This is an optimization exercise on Yosys and OpenROAD, whose aim is small area and few clock cycles per item, not a production implementation. Where RTL was checked, it was by simulation tests only, not by an equivalence proof against the original. Power and IR drop assume default switching activity.

==> flow/design.v (excerpt) <==
module expression_tokenizer_unit #(
    parameter int MAX_FRAC_DIGITS = etok_pkg::MAX_FRAC_DIGITS_DEF,
    parameter int INT_BITS        = etok_pkg::INT_BITS_DEF
) (
    input  logic                      clk,
    input  logic                      rst_n,
    input  logic                      s_axis_tvalid,
    output logic                      s_axis_tready,
    input  logic [etok_pkg::CH_W-1:0] s_axis_tdata,    
    input  logic                      s_axis_tlast,    
    output logic                      m_axis_tvalid,
    input  logic                      m_axis_tready,
    output logic [39:0]               m_axis_tdata,    
    output logic [etok_pkg::KIND_W-1:0] m_axis_tuser,  
    output logic                      m_axis_tlast     
);
    logic             act_reg;       
    logic             frac_reg;      
    logic [3:0]       fcnt_reg;      
    logic [15:0]      ipart_reg;     
    logic             sat_reg;       
    logic [ACC_W-1:0] acc_reg;       
    logic [4:1]       cut_c_reg;     
    logic             hold_v_reg;
    logic             hold_end_reg;
  ...
Size: ~680 cells after synthesis, ~6600 um2 of cells after synthesis.
export LEC_CHECK = 0
export ABC_AREA = 1
export CAP_MARGIN = 20
export CORE_MARGIN = 2
export CORE_UTILIZATION = 65
export GPL_TIMING_DRIVEN = 0
export SLEW_MARGIN = 20
create_clock -name core_clock -period 10.0 [get_ports {clk}]
standard.sh (not shown) runs the stock make flow with config.mk's settings and CLKGATE_MAP_FILE= SYNTH_SCRIPT=/design/flow/synth_recipe.tcl, a recipe that flattens the netlist after the stock synthesis.
==> flow/flow/run.sh <==
#!/bin/bash
# Own layout flow: the standard flow (standard synthesis, then ORFS
# floorplan to finish) with these changes:
# - after the standard synthesis, the combinational gates between its
#   registers and adder cells are mapped again for area: each full adder's
#   and XOR gate's polarity is chosen to need the fewest inverters
#   (invopt.py), then four times ABC maps the rest (half adders included)
#   for area (reabc.abc) and polarities are chosen again, and the smallest
#   of the four netlists is kept; registers, full adders and the names of
#   registers are kept, and a Yosys equivalence proof against the standard
#   netlist must pass, else the standard netlist is used;
# - before floorplan, every combinational cell goes to the smallest drive
#   strength of its family (downsize.tcl); timing repair sizes up what the
#   period needs;
# - the port buffers that global placement inserts use the smallest buffer
#   cell instead of a delay buffer;
# - clock tree synthesis uses one buffer type in larger sink clusters,
#   without dummy loads.
# Each tool's output goes to a log file of its own in this folder.
set -euo pipefail
F="$PWD/flow"
R="$PWD/orfs/results/$FLOW_PLATFORM/expression_tokenizer_unit/base"
LIB="$FLOW_HOME/platforms/$FLOW_PLATFORM/lib/sky130_fd_sc_hd__tt_025C_1v80.lib"
YOSYS="$(command -v yosys || echo "$FLOW_HOME/../tools/install/yosys/bin/yosys")"

bash standard.sh synth > synth.log 2>&1

# Map the combinational logic again, keeping registers and full adders.
DU="-dont_use *lpflow* -dont_use *probe* -dont_use *clkdly* -dont_use *dlygate*"
DU="$DU -dont_use *dlymetal* -dont_use *clkbuf* -dont_use *clkinv*"
models() {  # Verilog models of the combinational cells the given netlists use
  local cells
  cells=$(grep -ohE 'sky130_fd_sc_hd__\w+' "$@" | sort -u \
          | grep -vE '__(dfxtp_1|edfxtp_1|dfrtp_1|fa_1|ha_1|conb_1)$' | tr '\n' ' ')
  python3 "$F/libmodels.py" "$LIB" $cells
}
reabc_once() {  # $1 in, $2 out: ABC maps the combinational logic for area
  models "$1" > comb_models.v || return 1
  grep 'ha_1' "$F/seqmodels.v" >> comb_models.v || return 1
  "$YOSYS" -p "read_verilog -lib $F/stubs.v; read_verilog comb_models.v; read_verilog $1;
    hierarchy -top $FLOW_TOP; flatten; delete t:\$scopeinfo; techmap; opt -fast;
    abc -liberty $LIB $DU -script $F/reabc.abc; opt_clean -purge;
    write_verilog -noattr -nohex -nodec $2" > "reabc_$2.log" 2>&1
}
netarea() {  # cell area of a netlist, from the cells' LEF sizes
  python3 - "$1" "$FLOW_HOME/platforms/$FLOW_PLATFORM/lef/sky130_fd_sc_hd_merged.lef" <<'PY'
import re, sys
s = open(sys.argv[1]).read()
lef = open(sys.argv[2]).read()
area = {}
for m in re.finditer(r'MACRO (\S+)\s*\n(.*?)\nEND \1', lef, re.S):
    sz = re.search(r'SIZE\s+([\d.]+)\s+BY\s+([\d.]+)', m.group(2))
    if sz:
        area[m.group(1)] = float(sz.group(1)) * float(sz.group(2))
print('%.3f' % sum(area[t] for t in re.findall(r'^\s*(sky130_fd_sc_hd__\w+)\s+\S+\s*\(', s, re.M)))
PY
}
reopt() {
  cp "$R/1_2_yosys.v" std_netlist.v || return 1
  python3 "$F/invopt.py" std_netlist.v pol0_netlist.v pol0 > invopt0.log 2>&1 || return 1
  local cur=pol0_netlist.v best="" best_area="" a
  # half adders go back to logic for ABC; full adders and registers stay
  for it in 1 2 3 4; do
    reabc_once "$cur" "reabc${it}_netlist.v" || return 1
    python3 "$F/invopt.py" "reabc${it}_netlist.v" "pol${it}_netlist.v" "pol${it}" > "invopt${it}.log" 2>&1 || return 1
    cur="pol${it}_netlist.v"
    a=$(netarea "$cur") || return 1
    echo "iteration $it: $a" >> reopt_areas.log
    if [[ -z "$best" ]] || python3 -c "import sys; sys.exit(0 if $a < $best_area else 1)"; then
      best="$cur"; best_area="$a"
    fi
  done
  cp "$best" final_netlist.v || return 1
  echo "chosen: $best $best_area" >> reopt_areas.log
  # Proof: the standard and the final netlist, with only ports and register
  # outputs named alike, are equivalent.
  models std_netlist.v final_netlist.v > all_models.v || return 1
  cat "$F/seqmodels.v" >> all_models.v || return 1
  python3 "$F/renamenets.py" std_netlist.v eq_gold.v _o || return 1
  python3 "$F/renamenets.py" final_netlist.v eq_gate.v _g || return 1
  "$YOSYS" -p "read_verilog all_models.v; read_verilog eq_gold.v; rename $FLOW_TOP gold;
    read_verilog eq_gate.v; rename $FLOW_TOP gate; proc; flatten; async2sync; opt_clean;
    equiv_make gold gate equiv; hierarchy -top equiv; equiv_simple -seq 2; equiv_induct;
    equiv_status -assert" > equiv.log 2>&1 || return 1
  grep -q 'Equivalence successfully proven' equiv.log || return 1
  # same registers, same names and cell types
  diff <(grep -oE 'sky130_fd_sc_hd__(dfxtp|edfxtp|dfrtp)_1 +\S+' std_netlist.v | sort) \
       <(grep -oE 'sky130_fd_sc_hd__(dfxtp|edfxtp|dfrtp)_1 +\S+' final_netlist.v | sort) > regs.diff || return 1
}
if reopt; then
  echo "reopt: using the remapped netlist" > reopt.status
  cp final_netlist.v "$R/1_2_yosys.v"
  rm -f "$R/1_synth.odb" "$R/1_synth.sdc"
else
  echo "reopt: failed, using the standard netlist" > reopt.status
fi

export PRE_FLOORPLAN_TCL="$F/downsize.tcl"
export BUFFER_PORTS_ARGS="-buffer_cell sky130_fd_sc_hd__buf_1"
export CTS_ARGS="-sink_clustering_enable -repair_clock_nets -buf_list sky130_fd_sc_hd__clkbuf_8 -sink_clustering_size 16 -dont_use_dummy_load"
bash standard.sh > standard.log 2>&1
Other scripts of this flow, unchanged in this note and not shown: flow/flow/downsize.tcl, flow/flow/invopt.py, flow/flow/libmodels.py, flow/flow/reabc.abc, flow/flow/renamenets.py, flow/flow/seqmodels.v, flow/flow/stubs.v
Change:
--- a/flow/design.v
+++ b/flow/design.v
@@ -30,23 +30,23 @@
     input  logic                      m_axis_tready,
     output logic [39:0]               m_axis_tdata,    
     output logic [etok_pkg::KIND_W-1:0] m_axis_tuser,  
     output logic                      m_axis_tlast     
 );
     logic             act_reg;       
     logic             frac_reg;      
     logic [3:0]       fcnt_reg;      
     logic [15:0]      ipart_reg;     
     logic             sat_reg;       
     logic [ACC_W-1:0] acc_reg;       
-    logic [4:1]       cut_c_reg;     
+    logic [3:1]       cut_c_reg;     
     logic             hold_v_reg;
     logic             hold_end_reg;
     logic [7:0]       hold_ch_reg;
     logic [7:0] ch;
     logic [3:0] digit;
     logic       is_end, is_skip, is_digit, is_point, emit_tok, accept;
     assign ch       = s_axis_tdata;
     assign digit    = ch[3:0];
     assign is_end   = s_axis_tlast || (ch == 8'h00);
     assign is_skip  = (ch[7:5] == 3'b000) || (ch == 8'h20) || (ch == 8'h7F);
     assign is_digit = (ch[7:4] == 4'h3) && !(ch[3] && (ch[2] || ch[1]));
@@ -77,28 +77,27 @@
             2'd0:    part_lo = '0;
             2'd1:    part_lo = weight;
             2'd2:    part_lo = weight << 1;
             default: part_lo = weight3;
         endcase
         case (fdigit[3:2])
             2'd0:    part_hi = '0;
             2'd1:    part_hi = weight << 2;
             default: part_hi = weight << 3;
         endcase
     end
-    localparam int CUT_1 = 9;
-    localparam int CUT_2 = 18;
-    localparam int CUT_3 = 27;
-    localparam int CUT_4 = 35;
+    localparam int CUT_1 = 11;
+    localparam int CUT_2 = 22;
+    localparam int CUT_3 = 33;
     logic [ACC_W-1:0] csa_s, csa_c, acc_sum;
-    logic [4:1]       cut_c_next;
+    logic [3:1]       cut_c_next;
     always_comb
     begin
         logic c;
         csa_s = acc_reg ^ part_lo ^ part_hi;
         csa_c = ((acc_reg & part_lo) | (acc_reg & part_hi) | (part_lo & part_hi)) << 1;
         c = 1'b0;
         cut_c_next = '0;
         for (int i = 0; i < ACC_W; i++)
         begin
             if (i == CUT_1)
             begin
@@ -107,27 +106,22 @@
             end
             if (i == CUT_2)
             begin
                 cut_c_next[2] = c;
                 c = cut_c_reg[2];
             end
             if (i == CUT_3)
             begin
                 cut_c_next[3] = c;
                 c = cut_c_reg[3];
             end
-            if (i == CUT_4)
-            begin
-                cut_c_next[4] = c;
-                c = cut_c_reg[4];
-            end
             acc_sum[i] = csa_s[i] ^ csa_c[i] ^ c;
             c = (csa_s[i] & csa_c[i]) | (c & (csa_s[i] ^ csa_c[i]));
         end
     end
     logic [15:0] ipart_x5;
     logic [15:0] ipart_x10;
     logic        ipart_ovf;
     always_comb
     begin
         logic        c;
         logic [15:0] b;
@@ -165,23 +159,23 @@
                 act_reg <= 1'b1;
             end
             else if (is_point)
             begin
                 frac_reg <= 1'b1;
             end
         end
     end
     always_ff @(posedge clk)
     begin
         acc_reg   <= frac_reg ? acc_sum : ACC_W'((1 << GUARD_W) + FRAC_BIAS);
-        cut_c_reg <= frac_reg ? cut_c_next : 4'b0000;
+        cut_c_reg <= frac_reg ? cut_c_next : 3'b000;
         if (!frac_reg)
         begin
             fcnt_reg <= 4'd0;
         end
         else if (accept && is_digit && !(fcnt_reg[3] && fcnt_reg[0]))
         begin
             fcnt_reg <= fcnt_inc;
         end
         if (accept && is_digit && !frac_reg)
         begin
             if (!act_reg)
@@ -201,27 +195,26 @@
     logic             int_carry;
     logic [31:0]      num_value;
     always_comb
     begin
         logic k, ones, kin;
         k = 1'b0;
         ones = 1'b1;
         xv = '0;
         for (int i = CUT_1; i < ACC_W; i++)
         begin
             kin = k && ones;
-            if (i == CUT_1 || i == CUT_2 || i == CUT_3 || i == CUT_4)
+            if (i == CUT_1 || i == CUT_2 || i == CUT_3)
             begin
                 logic cc;
-                cc = (i == CUT_1) ? cut_c_reg[1] : (i == CUT_2) ? cut_c_reg[2]
-                   : (i == CUT_3) ? cut_c_reg[3] : cut_c_reg[4];
+                cc = (i == CUT_1) ? cut_c_reg[1] : (i == CUT_2) ? cut_c_reg[2] : cut_c_reg[3];
                 xv[i] = acc_reg[i] ^ kin ^ cc;
                 k = (acc_reg[i] && kin) || (acc_reg[i] && cc) || (kin && cc);
                 ones = 1'b1;
             end
             else
             begin
                 xv[i] = acc_reg[i] ^ kin;
                 ones = ones && acc_reg[i];
             end
         end
         ones = 1'b1;
The changed run ran to the end with no violations.
Final area went down slightly.
Global-route usage fell by 2.4 points.
Total power came out lower by a few percent.
Routed wire length is lower by a little under a tenth.
Combinational power decreases by a few percent.
Testbench counts after the change, summed over its fixed seeds: cycles 31,132, tokens 10,951.
Only the layout flow was run in the first run of this note; the RTL was not checked for function there.

-- port drivers added, routing unchanged --
In the flow no input, the clock included, has a driving cell. The finished layouts below were timed again as built, in two steps.
Step 1 (the two cells are an assumption about what drives the block):
set clk [get_ports {clk}]
set_driving_cell -lib_cell sky130_fd_sc_hd__clkbuf_16 $clk
set_driving_cell -lib_cell sky130_fd_sc_hd__buf_2 [delete_from_list [all_inputs] $clk]
Step 2 adds t to the input delays and takes it off the output delays; t is the mean of the earliest and latest rising clock arrival at the registers after step 1. Input paths then give back, and output paths get back, about the clock's delay inside the block.
Three values: ideal, step 1, step 2; two values: the first two.
run | shift t [ns] | setup WS [ns] | worst setup path at the end
the first run | 0.394 | 0.359 / 0.367 / -0.027 | input to register
the second run | 0.385 | 0.297 / 0.305 / -0.079 | input to register
With both steps, setup timing fails in the first run and the second run, where it was met with ideal ports. The setup slack of the first run, which loses most, moves by +0.008 ns with the drivers and by -0.386 ns with both steps.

◆ ◆ ◆

TASK DETAILS: An exact copy of the lines above, from the one containing "up what the" through the one containing "without dummy loads.", is the whole of the answer.

SOLUTION TO THE EXERCISE:
#   strength of its family (downsize.tcl); timing repair sizes up what the
#   period needs;
# - the port buffers that global placement inserts use the smallest buffer
#   cell instead of a delay buffer;
# - clock tree synthesis uses one buffer type in larger sink clusters,
#   without dummy loads.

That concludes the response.